Property market rebounds despite economic storms

Housing demand is expected to continue recovering, supported by low mortgage rates ranging between 5.5 and 7.9% for the first one to three years. Looking further ahead, urbanisation projected to reach 50% by 2030 suggests significant long-term market potential. ​

Buildings in the central business district in HCM City. (Photo: VNA)
Buildings in the central business district in HCM City. (Photo: VNA)

Hanoi (VNS/VNA) - Vietnam’s property market is showing strong signs of recovery despite wider economic challenges, with sector-wide net profit surging nearly 130% year-on-year in the second quarter of 2025.

According to SSI Research, gains were driven by both housing and industrial park segments, signalling renewed investor confidence and growth potential.

Leading the charge, Vinhomes reported profits of 7.55 trillion VND (288 million USD), although this was down 30% year-on-year as major handovers and bulk sales are expected to materialise in the second half of the year.

Meanwhile, Hoang Huy Investment Service JSC (HHS) posted an extraordinary 3,075% increase in net profit to more than 3.5 trillion VND, following its acquisition of HHS Capital JSC and its position as parent company of CRV Real Estate Group.

Novaland and Vingroup also narrowed losses significantly compared to the previous year, contributing to an overall improved sector outlook. On the industrial property front, Viglacera and Kinh Bac reported profit growth fuelled by robust foreign direct investment (FDI) inflows and better gross margins.

Despite this profit strength, sector revenue dipped by 3.6% in Q2. Larger developers such as Vinhomes, Nam Long, and Khang Dien saw declines on a high base, while smaller players including Hodeco and Dat Xanh recorded growth.

SSI Research highlighted that new supply is benefiting from legal reforms and the restart of previously stalled projects, forecasting over 40,000 new apartments in HCM City and Hanoi in 2025 — a rise of more than 10% from 2024.

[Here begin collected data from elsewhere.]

==> flow/design.v (excerpt) <==
module axi_slave #(
    parameter AXI_ID_WD   = 2,
    parameter AXI_DATA_WD = 32,
    parameter AXI_ADDR_WD = 32,
    parameter AXI_STRB_WD = 4
    )(
    input                      S_AXI_ACLK,
    input                      S_AXI_ARESETN,
    input  [AXI_ADDR_WD-1 : 0] S_AXI_AWADDR,
    input  [AXI_ID_WD-1   : 0] S_AXI_AWID,
    input  [1 : 0]             S_AXI_AWBURST,
    input  [2 : 0]             S_AXI_AWSIZE,
    input  [7 : 0]             S_AXI_AWLEN,
    input                      S_AXI_AWVALID,
    output                     S_AXI_AWREADY,
    input  [AXI_DATA_WD-1 : 0] S_AXI_WDATA,
    input  [AXI_STRB_WD-1 : 0] S_AXI_WSTRB,
    input                      S_AXI_WLAST,
    input                      S_AXI_WVALID,
    output                     S_AXI_WREADY,
    output [AXI_ID_WD-1   : 0] S_AXI_BID,
    output [1 : 0]             S_AXI_BRESP,
    output                     S_AXI_BVALID,
    input                      S_AXI_BREADY,
    input  [AXI_ADDR_WD-1 : 0] S_AXI_ARADDR,
    input  [AXI_ID_WD-1   : 0] S_AXI_ARID,
    input  [1 : 0]             S_AXI_ARBURST,
    input  [2 : 0]             S_AXI_ARSIZE,
    input  [7 : 0]             S_AXI_ARLEN,
    input                      S_AXI_ARVALID,
    output                     S_AXI_ARREADY,
    output [AXI_DATA_WD-1 : 0] S_AXI_RDATA,
    output                     S_AXI_RLAST,
    output [AXI_ID_WD-1   : 0] S_AXI_RID,
    output [1 : 0]             S_AXI_RRESP,
    output                     S_AXI_RVALID,
    input                      S_AXI_RREADY
    );
    localparam IW = AXI_ID_WD,
               DW = AXI_DATA_WD,
               AW = AXI_ADDR_WD,
               SW = AXI_STRB_WD;
    localparam DW_BYTE = DW >> 3;
  ...
Size in the first run: roughly 4500 cells after synthesis, about 2100 flip-flops, ~180 I/O pins, roughly 86000 µm² of cells after synthesis.
==> flow/config.mk <==
export PLATFORM = sky130hd
export DESIGN_NAME = axi_slave
export DESIGN_NICKNAME = axi_slave
export VERILOG_FILES = /design/flow/design.v
export SDC_FILE = /design/flow/constraint.sdc
export NUM_CORES = 4
export LEC_CHECK = 0
export CAP_MARGIN = 20
export CELL_PAD_IN_SITES_DETAIL_PLACEMENT = 0
export CELL_PAD_IN_SITES_GLOBAL_PLACEMENT = 1
export CORE_MARGIN = 2
export CORE_UTILIZATION = 54
export CTS_CLUSTER_SIZE = 99
export PLACE_DENSITY = 0.5
export SLEW_MARGIN = 20
==> flow/constraint.sdc <==
create_clock -name core_clock -period 3.31 [get_ports {S_AXI_ACLK}]
set_input_delay 0.6620 -clock core_clock [delete_from_list [all_inputs] [get_ports {S_AXI_ACLK}]]
set_output_delay 0.6620 -clock core_clock [all_outputs]
set_load 0.01 [all_outputs]
run.sh (not shown) runs the stock make flow with config.mk's settings and CLKGATE_MAP_FILE=.
The starting point finished with negative setup slack left.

Housing demand is expected to continue recovering, supported by low mortgage rates ranging between 5.5 and 7.9% for the first one to three years. Looking further ahead, urbanisation projected to reach 50% by 2030 suggests significant long-term market potential.

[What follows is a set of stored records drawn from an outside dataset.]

== nickel ==
Design fpu16_top, start of the top module:
module fpu16_top(
    input         aclk,
    input  [15:0] a,
    input  [15:0] b,
    input         a_valid,
    input         b_valid,
    output [15:0] add_result,
    output        add_valid,
    output [15:0] sub_result,
    output        sub_valid,
    output [15:0] mul_result,
    output        mul_valid,
    output [7:0]  cmp_result,
    output        cmp_valid
    );
    fpu_add_pipe u_add(
        .aclk(aclk),
        .s_axis_a_tdata(a), .s_axis_b_tdata(b),
        .s_axis_a_tvalid(a_valid), .s_axis_b_tvalid(b_valid),
        .m_axis_result_tdata(add_result), .m_axis_result_tvalid(add_valid));
    fpu_sub_pipe u_sub(
        .aclk(aclk),
        .s_axis_a_tdata(a), .s_axis_b_tdata(b),
        .s_axis_a_tvalid(a_valid), .s_axis_b_tvalid(b_valid),
        .m_axis_result_tdata(sub_result), .m_axis_result_tvalid(sub_valid));
    fpu_mul_pipe u_mul(
        .aclk(aclk),
        .s_axis_a_tdata(a), .s_axis_b_tdata(b),
        .s_axis_a_tvalid(a_valid), .s_axis_b_tvalid(b_valid),
        .m_axis_result_tdata(mul_result), .m_axis_result_tvalid(mul_valid));
    fpu_comp_large u_cmp(
        .aclk(aclk),
        .s_axis_a_tdata(a), .s_axis_b_tdata(b),
        .s_axis_a_tvalid(a_valid), .s_axis_b_tvalid(b_valid),
        .m_axis_result_tdata(cmp_result), .m_axis_result_tvalid(cmp_valid));
endmodule
Settings: LEC_CHECK=0, CAP_MARGIN=20, CORE_ASPECT_RATIO=0.52, CORE_MARGIN=2, CORE_UTILIZATION=26, GPL_ROUTABILITY_DRIVEN=1, HOLD_SLACK_MARGIN=0.17, MIN_ROUTING_LAYER=met2, PLACE_DENSITY_LB_ADDON=0.16, SETUP_SLACK_MARGIN=-0.79, SLEW_MARGIN=20; clock period 8.0 ns.
run.sh (not shown) runs the stock make flow with config.mk's settings and CLKGATE_MAP_FILE=.
From the logs: nickel reached the end of the flow and failed the layout checks with negative setup slack.
Inputs modified between nickel and juniper:
Settings: GPL_ROUTABILITY_DRIVEN: 1 -> unset; MIN_ROUTING_LAYER: met2 -> unset; CORE_ASPECT_RATIO: 0.52 -> unset; SETUP_SLACK_MARGIN: -0.79 -> unset; HOLD_SLACK_MARGIN: 0.17 -> unset; CORE_UTILIZATION: 26 -> 40; PLACE_DENSITY_LB_ADDON: 0.16 -> unset.
Findings:
- juniper finished every step from synthesis to the final layout, and the layout passed the timing, design-rule and antenna checks.
- Total wire length after detailed routing delta for juniper relative to nickel: 27% lower
- What nickel reported for total number of tap cells has to be multiplied by 0.66 to get the figure for juniper.
- Per the comparison of juniper with nickel, height of the die rose by 12%, internal reg-to-reg setup slack shows an increase of 0.27 ns, highest clock frequency the design can meet now sits higher, number of failing setup endpoints in the final timing report decreased 16.
Changes in violet relative to juniper:
Settings: an added PLACE_DENSITY of 0.38; a change of CORE_UTILIZATION from 40 to 72; a change of the clock period (ns, I/O delays scaled along) from 8.0 to 4.88.
Findings:
- Note that the placed instance count recorded for juniper amounts to 1.10 times the value seen in violet.
- Per the comparison of violet with juniper, total CTS buffers fell 4; share of the core filled by cells before placement rose 32 points; die size fell about 44%; worst-case setup slack after placement fell 2.44 ns.
- As the logs show, violet stopped at 5_1_grt after a tool error, so it never reached the end of the flow.
- | count of cell types in the netlist | violet vs juniper | ≈ equal |
- Measured against violet, the final weighted congestion in routability-driven placement of juniper comes out at 0.852 times the reference value.
- In terms of synthesized cell count, violet and juniper differ only marginally.
- Between juniper and violet, standard cell area after detailed placement is lower for violet, juniper comes in above that.
- Compared with juniper, violet shows chip width that has gone down by more than a quarter.
- Against juniper as the reference, violet delivers a lower area inside the core boundary.
Input changes introduced in fjord (baseline for comparison: violet):
Settings: swapping 72 for 67 in CORE_UTILIZATION; putting MAX_ROUTING_LAYER at met4 where nothing was set; clearing PLACE_DENSITY, which used to be 0.38; swapping 4.88 for 7.11 in the clock period (ns, I/O delays scaled along).
### Flow results
Comparing violet against fjord, there is no change at all in share of synthesized cell area in and, or, nand and nor gates. Delta (fjord minus violet): weighted congestion reported at the end of routability-driven placement went down by about 6%, floorplan row count went up by 3. Against violet, number of buffers created by CTS in fjord rose by a few percent. Against violet as the reference, fjord delivers a lower effective utilization at floorplan. fjord finished all stages; however, its layout fails the closing checks, the failures being negative setup slack. [compare] base=violet new=fjord: number of flops mapped to enable cells by yosys ~0 delta, number of instances in the synthesized netlist ~0 delta, share of synthesized cell area in full adder, half adder and majority cells ~0 delta, proportion of synthesized flip-flops having asynchronous set or reset ~0 delta, horizontal die dimension +3.6%.

---

Starting RTL as in the previous note.
// fpu16_top
module fpu16_top(
    input         aclk,
    input  [15:0] a,
    input  [15:0] b,
    input         a_valid,
    input         b_valid,
    output [15:0] add_result,
    output        add_valid,
    output [15:0] sub_result,
    output        sub_valid,
    output [15:0] mul_result,
    output        mul_valid,
    output [7:0]  cmp_result,
    output        cmp_valid
    );
    fpu_add_pipe u_add(
        .aclk(aclk),
        .s_axis_a_tdata(a), .s_axis_b_tdata(b),
        .s_axis_a_tvalid(a_valid), .s_axis_b_tvalid(b_valid),
        .m_axis_result_tdata(add_result), .m_axis_result_tvalid(add_valid));
    fpu_sub_pipe u_sub(
        .aclk(aclk),
        .s_axis_a_tdata(a), .s_axis_b_tdata(b),
        .s_axis_a_tvalid(a_valid), .s_axis_b_tvalid(b_valid),
        .m_axis_result_tdata(sub_result), .m_axis_result_tvalid(sub_valid));
    fpu_mul_pipe u_mul(
        .aclk(aclk),
        .s_axis_a_tdata(a), .s_axis_b_tdata(b),
        .s_axis_a_tvalid(a_valid), .s_axis_b_tvalid(b_valid),
        .m_axis_result_tdata(mul_result), .m_axis_result_tvalid(mul_valid));
    fpu_comp_large u_cmp(
        .aclk(aclk),
        .s_axis_a_tdata(a), .s_axis_b_tdata(b),
        .s_axis_a_tvalid(a_valid), .s_axis_b_tvalid(b_valid),
        .m_axis_result_tdata(cmp_result), .m_axis_result_tvalid(cmp_valid));
endmodule
Settings: LEC_CHECK=0, CAP_MARGIN=20, CORE_MARGIN=2, CORE_UTILIZATION=70, SETUP_SLACK_MARGIN=-0.48, SLEW_MARGIN=20; clock period 7.04 ns.
The baseline finished with negative setup slack left.
Next try:
Settings changed: CORE_UTILIZATION 70 to 31, SETUP_SLACK_MARGIN -0.48 to default.
Clock period 7.04 ns to 7.96 ns, I/O delays scaled along.
After rerunning: The changed run produced a clean layout; cell area increases by a few percent; critical path depth decreases by 4; core utilization is lower by 49 points; global-route usage came out lower by 29 points; hold slack is worse by 0.019 ns; first-iteration DRC count goes down by well over a third; clock power went down by a little under a tenth.

---

fpu16_top again, from the RTL that the note above started with.
Design fpu16_top, start of the top module:
module fpu16_top(
    input         aclk,
    input  [15:0] a,
    input  [15:0] b,
    input         a_valid,
    input         b_valid,
    output [15:0] add_result,
    output        add_valid,
    output [15:0] sub_result,
    output        sub_valid,
    output [15:0] mul_result,
    output        mul_valid,
    output [7:0]  cmp_result,
    output        cmp_valid
    );
clock: 4.57 ns
lec_check: 0
abc_area: 0
cap_margin: 20
core_margin: 2
core_utilization: 61
place_density: 0.64
setup_slack_margin: 1.23
slew_margin: 20
The first run completed and failed the layout checks on setup timing.
Next try:
- ABC_AREA: 0 -> default
- CORE_UTILIZATION: 61 -> 72
- CTS_CLUSTER_SIZE: default -> 41
- SETUP_SLACK_MARGIN: 1.23 -> -0.48
- clock period: 4.57 -> 7.04 ns (I/O delays scaled with it)
The new run failed in global routing (5_1_grt) on GRT-0232.
Synthesized area stays the same.
Die area shrinks by about a fifth.
Synthesized cell count is unchanged.
Next try:
- CORE_UTILIZATION: 72 -> 66
- CTS_CLUSTER_SIZE: 41 -> default
- PLACE_DENSITY: 0.64 -> default
- SETUP_SLACK_MARGIN: -0.48 -> default
- clock period: 7.04 -> 7.55 ns (I/O delays scaled with it)
=> With this change the flow finished with setup timing left; die area increases by 8.9%; synthesized cell count is unchanged; synthesized area does not change.
Next try:
- CORE_UTILIZATION: 66 -> 40
- clock period: 7.55 -> 7.96 ns (I/O delays scaled with it)
Effect: This time the run passed the timing, design-rule and antenna checks; global-route usage drops by 20 points; core utilization drops by 34 points; synthesized cell count does not change; area after synthesis is unchanged; clock-buffer cell count went down by 9; worst setup slack improved by 0.61 ns.

---

job 3416:
fpu16_top again, from the RTL that the note above started with.
export LEC_CHECK = 0
export ABC_AREA = 1
export CAP_MARGIN = 20
export CORE_ASPECT_RATIO = 0.93
export CORE_MARGIN = 2
export CORE_UTILIZATION = 61
export CTS_CLUSTER_SIZE = 84
export PLACE_DENSITY_LB_ADDON = 0.07
export SETUP_SLACK_MARGIN = 1.36
export SLEW_MARGIN = 20
create_clock -name core_clock -period 4.57 [get_ports {aclk}]
Job 3416 ran in full, but the layout does not pass; the checks complain about negative setup slack.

In industrial parks, SSI cautioned that late 2025 through 2026 may experience slower contract signings, with memorandum of understanding (MoU) areas down 27% as tenants adopt a more cautious stance amid global uncertainties.

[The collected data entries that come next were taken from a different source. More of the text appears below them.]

== violet ==
// gift_shop_part1
module gift_shop_part1(
    input clk, 
    input rst,
    input [31:0] data_in,   
    input valid_in,         
    output ready,       
    output reg finished,
    output reg [63:0] result
);
Size: about 18,000 cells after synthesis, roughly 2,300 flip-flops, ~100 I/O pins.
clock: 8.58 ns
lec_check: 0
cap_margin: 20
core_margin: 2
core_utilization: 72
cts_cluster_size: 89
hold_slack_margin: 0.29
place_density: 0.35
setup_slack_margin: 1.38
slew_margin: 20
run.sh (not shown) runs the stock make flow with config.mk's settings and CLKGATE_MAP_FILE=.
Status violet: flow complete, layout not clean - negative setup slack
### violet -> ember
Settings: a deleted HOLD_SLACK_MARGIN that had been 0.29; a deleted CTS_CLUSTER_SIZE that had been 89; a change of PLACE_DENSITY from 0.35 to 0.6; a change of CORE_UTILIZATION from 72 to 40; a deleted SETUP_SLACK_MARGIN that had been 1.38; a change of the clock period (ns, I/O delays scaled along) from 8.58 to 5.34.
[summary]
- Finished, but not clean: ember, with negative setup slack.
- ember vs. violet: starting utilization of the core area went down by 32 points.
- Aggregate negative setup slack ends up lower on ember.
- Between violet and ember, the flow reports post-detailed-placement half-perimeter wirelength decreasing slightly.
- The via count reported for ember is lower than the one for violet.
- The power share of the clock group of ember exceeds that of violet by 0.7 points.
- On post-layout total power, violet beats ember.
- Sort ember and violet by setup slack, descending, and violet comes first.
- ember -> violet: summed standard-cell area reported by yosys delta 0, exact match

Rental rates are expected to remain stable at 145 USD per square metre in the north of the country and 178 USD per square metre in the south, with occupancy rates at 82% and 89%, respectively.

SSI projects net profit after tax for listed industrial park developers to grow 13% in 2025, although the long-term outlook for some larger players could weaken if new contract momentum fails to improve./.